Les bonnes, en plus des aides, s’étaient elles aussi faufilées à l’intérieur.

– Moi aussi je vais m’en aller, Gardena, dit l’aubergiste.

K. entendit pour la première fois le nom de la femme.

– Naturellement, dit-elle lentement, et comme si d’autres pensées l’occupaient, elle ajouta distraitement : – Pourquoi toi justement resterais-tu ?

Mais lorsque tous se furent retirés dans la cuisine – les aides eux aussi avaient obéi, il est vrai qu’ils ne cessaient de poursuivre une bonne –, Gardena était tout de même suffisamment observatrice pour se rendre compte qu’on pouvait tout entendre de la cuisine de ce qui se disait ici, car le réduit n’avait pas de porte, aussi ordonna-t-elle à tous de quitter aussi la cuisine. Ce qui fut fait aussitôt.
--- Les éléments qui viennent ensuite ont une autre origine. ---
**src/rtl/result_deskew.sv**
```systemverilog
`default_nettype none
// ============================================================================
// Module   : result_deskew
// Purpose  : Realigns the column-skewed bottom-row partial sums of a systolic
//            array into complete result rows. Aligned rows are buffered in a
//            small FIFO with a valid/ready output. Completion of a pass is
//            flagged on done.
// Revision : 1.0 - initial release
// ============================================================================
module result_deskew #(
  parameter int MATRIX_SIZE = 2,
  parameter int DATA_SIZE   = 32,
  parameter int FIFO_DEPTH  = 4
) (
  input  logic                             clk,
  input  logic                             reset,
  input  logic                             general_enable,
  input  logic                             start,
  input  logic [MATRIX_SIZE*DATA_SIZE-1:0] psum_in,
  input  logic [MATRIX_SIZE-1:0]           psum_valid,
  output logic [MATRIX_SIZE*DATA_SIZE-1:0] row_data,
  output logic                             row_valid,
  output logic                             row_last,
  input  logic                             row_ready,
  output logic                             done,
  output logic                             overflow,
  output logic                             skew_error
);

  localparam int ROW_W = MATRIX_SIZE * DATA_SIZE;
  localparam int CNT_W = $clog2(MATRIX_SIZE) + 1;
  localparam int PTR_W = (FIFO_DEPTH > 1) ? $clog2(FIFO_DEPTH) : 1;
  localparam int OCC_W = $clog2(FIFO_DEPTH + 1);

  localparam logic [CNT_W-1:0] LAST_ROW  = CNT_W'(MATRIX_SIZE - 1);
  localparam logic [PTR_W-1:0] PTR_MAX   = PTR_W'(FIFO_DEPTH - 1);
  localparam logic [OCC_W-1:0] OCC_FULL  = OCC_W'(FIFO_DEPTH);

  localparam logic [1:0] S_IDLE    = 2'd0;
  localparam logic [1:0] S_COLLECT = 2'd1;
  localparam logic [1:0] S_DRAIN   = 2'd2;
  localparam logic [1:0] S_DONE    = 2'd3;

  // --------------------------------------------------------------------------
  // Deskew: column j is delayed by MATRIX_SIZE-1-j stages so every column of
  // a row reaches the aligned boundary together. The last column is direct.
  // --------------------------------------------------------------------------
  logic [ROW_W-1:0]       w_al_data;
  logic [MATRIX_SIZE-1:0] w_al_valid;

  genvar gj;
  generate
    for (gj = 0; gj < MATRIX_SIZE - 1; gj++) begin : g_col_delay
      localparam int STAGES = MATRIX_SIZE - 1 - gj;

      logic [STAGES*DATA_SIZE-1:0]     r_sd;
      logic [STAGES-1:0]               r_sv;
      logic [(STAGES+1)*DATA_SIZE-1:0] w_sd_chain;
      logic [STAGES:0]                 w_sv_chain;

      // The chain holds the new input at the bottom; its top slot is the
      // aligned output, the rest is what the stages capture next.
      assign w_sd_chain = {r_sd, psum_in[gj*DATA_SIZE +: DATA_SIZE]};
      assign w_sv_chain = {r_sv, psum_valid[gj]};

      // Shift the column delay line; held while disabled, flushed on start
      always_ff @(posedge clk or posedge reset) begin
        if (reset) begin
          r_sd <= '0;
          r_sv <= '0;
        end else if (start) begin
          r_sd <= '0;
          r_sv <= '0;
        end else if (general_enable) begin
          r_sd <= w_sd_chain[STAGES*DATA_SIZE-1:0];
          r_sv <= w_sv_chain[STAGES-1:0];
        end
      end

      assign w_al_data[gj*DATA_SIZE +: DATA_SIZE] = w_sd_chain[(STAGES+1)*DATA_SIZE-1 -: DATA_SIZE];
      assign w_al_valid[gj]                       = w_sv_chain[STAGES];
    end : g_col_delay
  endgenerate

  assign w_al_data[ROW_W-1 -: DATA_SIZE] = psum_in[ROW_W-1 -: DATA_SIZE];
  assign w_al_valid[MATRIX_SIZE-1]       = psum_valid[MATRIX_SIZE-1];

  // --------------------------------------------------------------------------
  // Row classification. Inputs are ignored while disabled, and a start cycle
  // only restarts the pass (it never pushes or flags).
  // --------------------------------------------------------------------------
  logic [1:0]       r_state;
  logic [1:0]       w_state_next;
  logic [CNT_W-1:0] r_row_cnt;
  logic             w_row_present;
  logic             w_any_valid;
  logic             w_take;
  logic             w_mixed;
  logic             w_in_collect;
  logic             w_last_row;

  assign w_row_present = general_enable & (&w_al_valid);
  assign w_any_valid   = general_enable & (|w_al_valid);
  assign w_take        = w_row_present & ~start;
  assign w_mixed       = w_any_valid & ~w_row_present & ~start;
  assign w_in_collect  = (r_state == S_COLLECT);
  assign w_last_row    = (r_row_cnt == LAST_ROW);

  // --------------------------------------------------------------------------
  // Output FIFO
  // --------------------------------------------------------------------------
  logic [ROW_W-1:0] r_mem_data [FIFO_DEPTH];
  logic             r_mem_last [FIFO_DEPTH];
  logic [PTR_W-1:0] r_wr_ptr;
  logic [PTR_W-1:0] r_rd_ptr;
  logic [OCC_W-1:0] r_occ;
  logic             w_full;
  logic             w_empty;
  logic             w_pop;
  logic             w_push;
  logic             w_drop;
  logic             w_empty_after;

  assign w_full  = (r_occ == OCC_FULL);
  assign w_empty = (r_occ == '0);
  assign w_pop   = ~w_empty & row_ready;
  // A full FIFO still accepts a row when the head leaves on the same edge
  assign w_push  = w_take & w_in_collect & (~w_full | w_pop);
  assign w_drop  = w_take & w_in_collect & w_full & ~w_pop;
  // Empty after this edge, counting a pop that empties it right now
  assign w_empty_after = w_empty | ((r_occ == OCC_W'(1)) & w_pop & ~w_push);

  // Store the aligned row and its last-row marker at the write pointer
  always_ff @(posedge clk) begin
    if (w_push) begin
      r_mem_data[r_wr_ptr] <= w_al_data;
      r_mem_last[r_wr_ptr] <= w_last_row;
    end
  end

  // Advance FIFO pointers and occupancy; start deliberately leaves the FIFO
  always_ff @(posedge clk or posedge reset) begin
    if (reset) begin
      r_wr_ptr <= '0;
      r_rd_ptr <= '0;
      r_occ    <= '0;
    end else begin
      if (w_push) begin
        r_wr_ptr <= (r_wr_ptr == PTR_MAX) ? '0 : r_wr_ptr + PTR_W'(1);
      end
      if (w_pop) begin
        r_rd_ptr <= (r_rd_ptr == PTR_MAX) ? '0 : r_rd_ptr + PTR_W'(1);
      end
      case ({w_push, w_pop})
        2'b10:   r_occ <= r_occ + OCC_W'(1);
        2'b01:   r_occ <= r_occ - OCC_W'(1);
        default: r_occ <= r_occ;
      endcase
    end
  end

  assign row_valid = ~w_empty;
  assign row_data  = w_empty ? '0 : r_mem_data[r_rd_ptr];
  assign row_last  = ~w_empty & r_mem_last[r_rd_ptr];

  // Count aligned rows of the pass, dropped ones included
  always_ff @(posedge clk or posedge reset) begin
    if (reset) begin
      r_row_cnt <= '0;
    end else if (start) begin
      r_row_cnt <= '0;
    end else if (w_take && w_in_collect) begin
      r_row_cnt <= r_row_cnt + CNT_W'(1);
    end
  end

  // Sticky error flags, cleared when a new pass starts
  always_ff @(posedge clk or posedge reset) begin
    if (reset) begin
      overflow   <= 1'b0;
      skew_error <= 1'b0;
    end else if (start) begin
      overflow   <= 1'b0;
      skew_error <= 1'b0;
    end else begin
      if (w_drop) begin
        overflow <= 1'b1;
      end
      if (w_mixed || (w_take && !w_in_collect)) begin
        skew_error <= 1'b1;
      end
    end
  end

  // --------------------------------------------------------------------------
  // Pass sequencing
  // --------------------------------------------------------------------------
  // State register
  always_ff @(posedge clk or posedge reset) begin
    if (reset) begin
      r_state <= S_IDLE;
    end else begin
      r_state <= w_state_next;
    end
  end

  // Next-state decode
  always_comb begin
    w_state_next = r_state;
    case (r_state)
      S_IDLE:    if (start) w_state_next = S_COLLECT;
      S_COLLECT: if (w_take && w_last_row) w_state_next = S_DRAIN;
      S_DRAIN:   if (w_empty_after) w_state_next = S_DONE;
      S_DONE:    if (start) w_state_next = S_COLLECT;
      default:   w_state_next = S_IDLE;
    endcase
  end

  // State-derived outputs
  always_comb begin
    done = (r_state == S_DONE);
  end

endmodule
`default_nettype wire

```
**config.mk**
```make
export PLATFORM = sky130hd
export DESIGN_NAME = result_deskew
export DESIGN_NICKNAME = d
export VERILOG_FILES = /design/src/rtl/result_deskew.sv
export SDC_FILE = /design/constraint.sdc
export NUM_CORES = 1
export LEC_CHECK = 0
export CORE_MARGIN = 2
export CORE_UTILIZATION = 25
export CTS_CLUSTER_DIAMETER = 100
export DETAILED_ROUTE_END_ITERATION = 12
export GPL_TIMING_DRIVEN = 0
export SKIP_CTS_REPAIR_TIMING = 1
export SLEW_MARGIN = 15
export SYNTH_ARGS = -nofsm -noshare
export SYNTH_HDL_FRONTEND = slang
export SYNTH_SLANG_ARGS = --single-unit
```
**constraint.sdc**
```tcl
create_clock -name clk -period 4.2 [get_ports clk]
set_input_delay 0.63 -clock clk [delete_from_list [all_inputs] [get_ports clk]]
set_output_delay 0.63 -clock clk [all_outputs]
set_load 0.02 [all_outputs]
```
==> summary.txt, run 1 <==
Final Core Density - 0.326
Slowest stage cell, crit path - clkdlybuf4s50_1
RD Place Congestion - 0.724
Post-synthesis sequential area ratio - 0.742
Period utilization - 0.936
Clock-pin slew on the worst setup and hold paths - 60 ps
Slew Viols, Final - 0
Chip width - 224 um
Achievable frequency - 254 MHz
Die footprint - 50100 um2
Place WS - 231 ps
Crit path cell chain - inv_1 > ha_1 > nand2b_1 > clkbuf_2 > clkbuf_1 > and2_1 > clkdlybuf4s50_1
HP Class - flop to flop
Final setup viols - 0
Status - finished clean
CP startpoint - r_occ[1]
Period minus WS final - 3930 ps
Unrepaired setup endpoints after global routing - no
Commonest non-fill, non-tap cell in the layout - edfxtp_1
CP top delay family - buffers and inverters
Pwr Density - 646 nW/um2
Initial core utilization - 0.253
Largest net degree at the start of global routing - 47
Syn_nets - 699
PortBufs - 137
Synth unique cells - 40
Core Rows - 80
Post-DP HPWL - 16900 um
Initial antenna violation count - 1
Total grt overflow - 0
# fillers - 4587
CP Depth - 7
CP Capture Point - row_data[11]
CP max FO - 10
Clock H-tree levels - 2
Relative slew margins - 0.467
Drc violations - 0
Top-Level Pins - 140
Crit end category - output pin
Syn_area_per_cell - 19.6 um2
Final instance area - 15600 um2
Worst skew pair latency - 540 ps
Layout cell share with drive strength beyond 1 - 0.186
Leak - 0.00538 uW
Yosys top cell area share - 0.646
Clock Skews - 9.50 ps
Post-layout nets - 879
Crit path kind - flop to output pin
Via-per-instance ratio - 4.27
Top post-synthesis cells by area - edfxtp_1 65%, mux4_2 12%, dfrtp_1 9.5%, and2_1 3.7%, mux2i_1 3.0%
Total core area - 47700 um2
TritonCTS Sinks - 306
Via count - 6139
Die Ht - 224 um
Fin. Hold Viols - 0
Number of diodes - 0
Critical R2R Launch - r_state[1]
First-pass GRT wire length - 40400 um
Post-route setup slack - 269 ps
Cells after Synth - 615
CP max stage delay - 630 ps
Hold WS - 502 ps
Placed cell areas - 14300 um2
Clock root cell - clkbuf_16
Critical R2R Capture - r_mem_data[1][11]
Fin cells - 1439
Synth-to-layout area growth - 29.0%
Max-Cap Viols - 0
Critical path launch point type - flop
Longest Clk Path Bufs - 3
#FFs+latches synth - 306
Reg2reg path depth - 8
Synth area leader - edfxtp_1
Max IR drop VDD - 316 uV
Synth Cell Area - 12100 um2
Vias in the first global route - 6611
Worst-Margin Slew - 799 ps
Antenna Nets Post-Route - 0
Critical Path AT - 3300 ps
Most frequent cells in the layout - 260 x edfxtp_1, 137 x clkdlybuf4s50_1, 67 x and2_1
CTS tree - built
Placed cells - 1371
Routed wire length per instance - 18.8 um
Crit path buffers/inverters - 4
Total wire length - 27000 um
Yosys warning count - 0
R2r setup slk - 1570 ps
GRT Total Usage - 0.110
Iter 0 DRT Violations - 340
CP required - 3570 ps
Num CTS Buffers - 37
TritonRoute pass-1 iters - 6
[worst min path at each step]
stage,cells past startpoint,startpoint,slack [ps],endpoint
5_1_grt,3,general_enable,500,g_col_delay[0].r_sd[4]
3_3_place_gp,0,g_col_delay[0].r_sd[29],490,r_mem_data[2][29]
4_1_cts,3,general_enable,480,g_col_delay[0].r_sd[3]
2_1_floorplan,0,g_col_delay[0].r_sd[0],480,r_mem_data[0][0]
6_report,1,overflow,500,overflow
3_5_place_dp,1,overflow,490,overflow
[kinds of logic after synthesis]
family / Yosys count / synth area share
adders and majority gates: 13 / 0.0135
muxes: 104 / 0.154
AOI/OAI and AO/OA: 17 / 0.0103
and+or+nand+nor: 128 / 0.0576
buffers and inverters: 45 / 0.0215
DFF: 306 / 0.742
xor gates and xnor gates: 2 / 0.00145
[layout make-up]
| cell class | count | area, um2 | area share |
|---|---|---|---|
| clock inverters | 15 | 160 | 0.0103 |
| clock buffers | 53 | 1080 | 0.0692 |
| inverters | 12 | 47.5 | 0.00305 |
| flip-flops and latches | 306 | 8960 | 0.575 |
| plain buffers | 33 | 218 | 0.0140 |
| repair buffers | 141 | 1480 | 0.0951 |
| well taps | 615 | 769 | 0.0494 |
| multi-input cells | 264 | 2870 | 0.184 |
[power breakdown]
group | total, uW | internal, uW | switching, uW
sequential | 3450 | 3370 | 73.7
combinational | 3390 | 1720 | 1680
clock | 3220 | 1980 | 1240
[synthesized netlist by cell type]
cell,count
dfrtp_1,46
xnor2_1,1
buf_6,1
inv_1,12
a221oi_1,1
buf_8,1
buf_2,10
o211ai_1,1
o21ai_0,4
clkbuf_1,14
xor2_1,1
mux2_2,3
nor3_1,1
o32ai_1,1
nor2_1,39
a21oi_1,3
edfxtp_1,260
nand2_4,1
a311o_1,1
ha_1,13
a222oi_1,1
o21a_1,1
nand3_1,4
nand2b_1,1
buf_1,1
and3_1,2
nand3b_1,1
nor2_2,1
mux4_2,65
mux2i_1,36
a32o_1,1
o2111ai_1,1
o311a_1,1
and2_1,71
nand4b_1,1
a21o_1,1
buf_4,3
buf_12,3
nand2_1,5
and3b_1,1
[routing by layer]
layer  vias up  wire (um)  part of all wire  GRT usage
met3        45       1360             0.050     0.0296
met2       134      13300              0.49      0.186
met4         0        597             0.022     0.0363
met1      3195      11800              0.43      0.136
met5         -          0                 0          0
li1       2765          -                 -          -
[state kept, by name (all words and copies together), names as in the netlist]
register and cells:
g_col_delay.r_sd 32, g_col_delay.r_sv 1, overflow 1, r_mem_data 256
r_mem_last 4, r_occ 3, r_rd_ptr 2, r_row_cnt 2
r_state 2, r_wr_ptr 2, skew_error 1
[stage by stage]
step,TNS [ps],total power [uW]
2_1_floorplan,0,5540
3_3_place_gp,-295920,6970
3_5_place_dp,0,6990
4_1_cts,-3140,10300
5_1_grt,0,10500
6_report,0,10100
[worst register-to-register path: cells and delay by family, from the launching register on]
| kind | cells | cell delay (ps) |
|---|---|---|
| adders and majority gates | 1 | 240 |
| and+or+nand+nor | 4 | 1040 |
| buffers and inverters | 3 | 590 |
| DFF | 1 | 400 |
Power figures use the tool's default switching activity.
==> run 2, diff against run 1 <==
- CORE_MARGIN: 2 -> not set
- CORE_UTILIZATION: 25 -> 35
==> summary.txt, run 2 (same netlist as run 1, synthesis figures left out) <==
CP max FO - 10 (unchanged)
Flop pwr share - 0.351 (+0.008)
Critical Path AT - 3270 ps (-30 ps)
Pwr Density - 643 nW/um2 (-0.37%)
Pwr Total - 9820 uW (-2.4%)
Fin cells - 1268 (-12%)
Total core area - 33700 um2 (-29%)
First-pass GRT wire length - 37700 um (-6.8%)
Top-Level Pins - 140 (unchanged)
Worst-Margin Slew - 776 ps (-23.9 ps)
Relative slew margins - 0.483 (+0.0159)
Num CTS Buffers - 35 (-5.4%)
Synth-to-layout area growth - 26.4%
Max-Cap Viols - 0 (unchanged)
Clock-pin slew on the worst setup and hold paths - 60 ps (about the same)
Die footprint - 35300 um2 (-30%)
Largest register FFs - 256 (unchanged)
Total wire length - 24900 um (-7.8%)
Post-DP HPWL - 15100 um (-10%)
Fin. Hold Viols - 0 (unchanged)
CP required - 3570 ps (about the same)
Slew Viols, Final - 0 (unchanged)
Drc violations - 0 (unchanged)
Via count - 6020 (-1.9%)
Most frequent cells in the layout - 260 x edfxtp_1, 137 x clkdlybuf4s50_1, 67 x and2_1
Total grt overflow - 0 (unchanged)
Critical R2R Capture - r_mem_data[0][60]
Core Rows - 67 (-16%)
Multi-input logic area - 2870 um2 (unchanged)
Routed wire length per instance - 19.7 um (+4.7%)
Switching Fraction - 0.293 (-0.00408)
CP Capture Point - row_data[1]
Die Ht - 188 um (-16%)
Reg2reg path depth - 8 (unchanged)
Largest Register - r_mem_data
Max IR drop VDD - 325 uV (+2.6%)
Unrepaired setup endpoints after global routing - no
Longest Clk Path Bufs - 3 (unchanged)
Crit path kind - flop to output pin
HP Class - input port to flop
Final Core Density - 0.453 (+0.127)
GRT Total Usage - 0.143 (+0.0331)
Clock H-tree levels - 2 (unchanged)
Vias in the first global route - 6352 (-3.9%)
Leak - 0.00531 uW (-1.2%)
Commonest non-fill, non-tap cell in the layout - edfxtp_1
Clock Skews - 19.6 ps (+10.1 ps)
Critical R2R Launch - r_state[1]
Period utilization - 0.927 (-0.00841)
CP startpoint - r_occ[1]
Crit end category - output pin
Initial core utilization - 0.358 (+0.105)
Critical path launch point type - flop
Status - finished clean
Largest net degree at the start of global routing - 47 (unchanged)
Final setup viols - 0 (unchanged)
TritonCTS Sinks - 306 (unchanged)
Place WS - 492 ps (+261 ps)
R2r setup slk - 1520 ps (-50 ps)
Int Power - 6940 uW (-1.9%)
Clock power frac - 0.307 (-0.013)
Antenna Nets Post-Route - 0 (unchanged)
Post-route setup slack - 305 ps (+35.3 ps)
Period minus WS final - 3900 ps (-35.3 ps)
CTS tree - built
Achievable frequency - 257 MHz (+0.91%)
Number of diodes - 0 (unchanged)
Placed cells - 1204 (-12%)
Regs by FF count - r_mem_data x256, g_col_delay.r_sd x32, r_mem_last x4
Post-layout nets - 877 (-0.23%)
Chip width - 188 um (-16%)
Clock root cell - clkbuf_16
RD Place Congestion - 0.724 (about the same)
Iter 0 DRT Violations - 290 (-15%)
Switching power total - 2880 uW (-3.8%)
Layout cell share with drive strength beyond 1 - 0.177 (-0.00885)
Worst skew pair latency - 520 ps (-20 ps)
Register area - 8960 um2 (unchanged)
PortBufs - 137 (unchanged)
TritonRoute pass-1 iters - 4 (-2)
Initial antenna violation count - 0 (-1)
Hold WS - 510 ps (+7.76 ps)
Via-per-instance ratio - 4.75 (+11%)
Combinational share of power - 0.342 (+0.005)
# fillers - 2963 (-35%)
## run 2: worst max-delay path, stage by stage, from the launching register on
cell             delay (ps)
dfrtp_1                 390
inv_1                   110
ha_1                    260
nand2b_1                270
clkbuf_2                340
clkbuf_1                480
and2_1                  270
clkdlybuf4s50_1         620
## run 2: cell type report
cell class,instances,share of cell area
Clock buffer,55,0.0663
Multi-Input combinational cell,264,0.188
Tap cell,448,0.0367
Sequential cell,306,0.587
Clock inverter,9,0.00910
Inverter,12,0.00312
Timing Repair Buffer,141,0.0956
Buffer,33,0.0142
## run 2: how the worst min path moves through the flow
| stage | startpoint | to | slack [ps] | cells after the start |
|---|---|---|---|---|
| 6_report | general_enable | g_col_delay[0].r_sd[4] | 510 | 3 |
| 5_1_grt | general_enable | g_col_delay[0].r_sd[4] | 510 | 3 |
| 4_1_cts | general_enable | g_col_delay[0].r_sd[4] | 490 | 3 |
| 3_5_place_dp | overflow | overflow | 490 | 1 |
| 3_3_place_gp | g_col_delay[0].r_sd[25] | r_mem_data[3][25] | 500 | 0 |
| 2_1_floorplan | g_col_delay[0].r_sd[0] | r_mem_data[0][0] | 480 | 0 |
## run 2: per-layer routing
| layer | global-route usage | vias up | routed length, um | part of all wire |
|---|---|---|---|---|
| met3 | 0.0309 | 34 | 1180 | 0.047 |
| met1 | 0.189 | 3098 | 11100 | 0.45 |
| met4 | 0.0372 | 0 | 466 | 0.019 |
| met5 | 0 | - | 0 | 0 |
| li1 | - | 2756 | - | - |
| met2 | 0.238 | 132 | 12200 | 0.49 |
## run 2: power groups by stage
stage	Combinational, uW	Sequential [uW]	Clock, uW
4_1_cts	3440	3440	3090
2_1_floorplan	2060	3480	0
3_5_place_dp	3430	3510	0
5_1_grt	3600	3450	3200
3_3_place_gp	3420	3500	0
6_report	3350	3440	3020
## run 2: per-stage QoR
stage | setup TNS (ps) | cell area [um2]
after floorplan | 0 | 12100
after global placement | -256510 | 14000
after detailed placement | 0 | 14100
after CTS | -369 | 15300
after global routing | 0 | 15300
final | 0 | 15300
==> RTL edit (config.mk and constraints of run 2) <==
Register the output `overflow` once more, without a reset; this adds one clock of latency there. The other outputs are not delayed to match.
--- a/src/rtl/result_deskew.sv
+++ b/src/rtl/result_deskew.sv
@@ -41,6 +41,8 @@
   localparam logic [1:0] S_DRAIN   = 2'd2;
   localparam logic [1:0] S_DONE    = 2'd3;
 
+  logic overflow_s0;
+
   // --------------------------------------------------------------------------
   // Deskew: column j is delayed by MATRIX_SIZE-1-j stages so every column of
   // a row reaches the aligned boundary together. The last column is direct.
@@ -177,14 +179,14 @@
   // Sticky error flags, cleared when a new pass starts
   always_ff @(posedge clk or posedge reset) begin
     if (reset) begin
-      overflow   <= 1'b0;
+      overflow_s0 <= 1'b0;
       skew_error <= 1'b0;
     end else if (start) begin
-      overflow   <= 1'b0;
+      overflow_s0 <= 1'b0;
       skew_error <= 1'b0;
     end else begin
       if (w_drop) begin
-        overflow <= 1'b1;
+        overflow_s0 <= 1'b1;
       end
       if (w_mixed || (w_take && !w_in_collect)) begin
         skew_error <= 1'b1;
@@ -221,6 +223,10 @@
     done = (r_state == S_DONE);
   end
 
+  always_ff @(posedge clk) begin
+    overflow <= overflow_s0;
+  end
+
 endmodule
 `default_nettype wire
 
Check against the original RTL: same outputs for any inputs over 4 cycles, from zero or initial values and one cycle with reset high; that may be too few to reach the edited logic, so the function may still have changed.
==> RTL edit against run 2 <==
Cell area increased by 0.16%. Sequential cell count up 1. Final cell count is the same. Fmax is 1.6% lower. Power shrank 0.70%. Synthesized area up 0.17%. Routed wire length decreased by 1.6%. Worst setup slack got worse by 63 ps. Largest cell class unchanged.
– S’il vous plaît, dit alors Gardena, Monsieur l’Arpenteur, là dans l’armoire pend un châle, donnez-le-moi, je vais le mettre, je ne supporte pas l’édredon, je respire mal.

Et lorsque K. le lui eut apporté, elle dit :

– Regardez, c’est de la belle étoffe, n’est-ce pas ?

Il parut à K. s’agir d’un simple châle de laine, il le tâta une fois encore par politesse, mais ne dit rien.

– Oui, c’est un beau châle, dit Gardena et elle s’en enveloppa. Elle était maintenant allongée là, détendue, toute sa peine semblait l’avoir quittée. Elle songea à ses cheveux que sa position couchée avait mis en désordre, elle s’assit un instant et arrangea un peu ses mèches autour de son bonnet. Elle avait une chevelure abondante.

K. s’impatienta et dit :

– Vous m’avez fait demander, Madame l’Aubergiste, si j’avais déjà un autre logement.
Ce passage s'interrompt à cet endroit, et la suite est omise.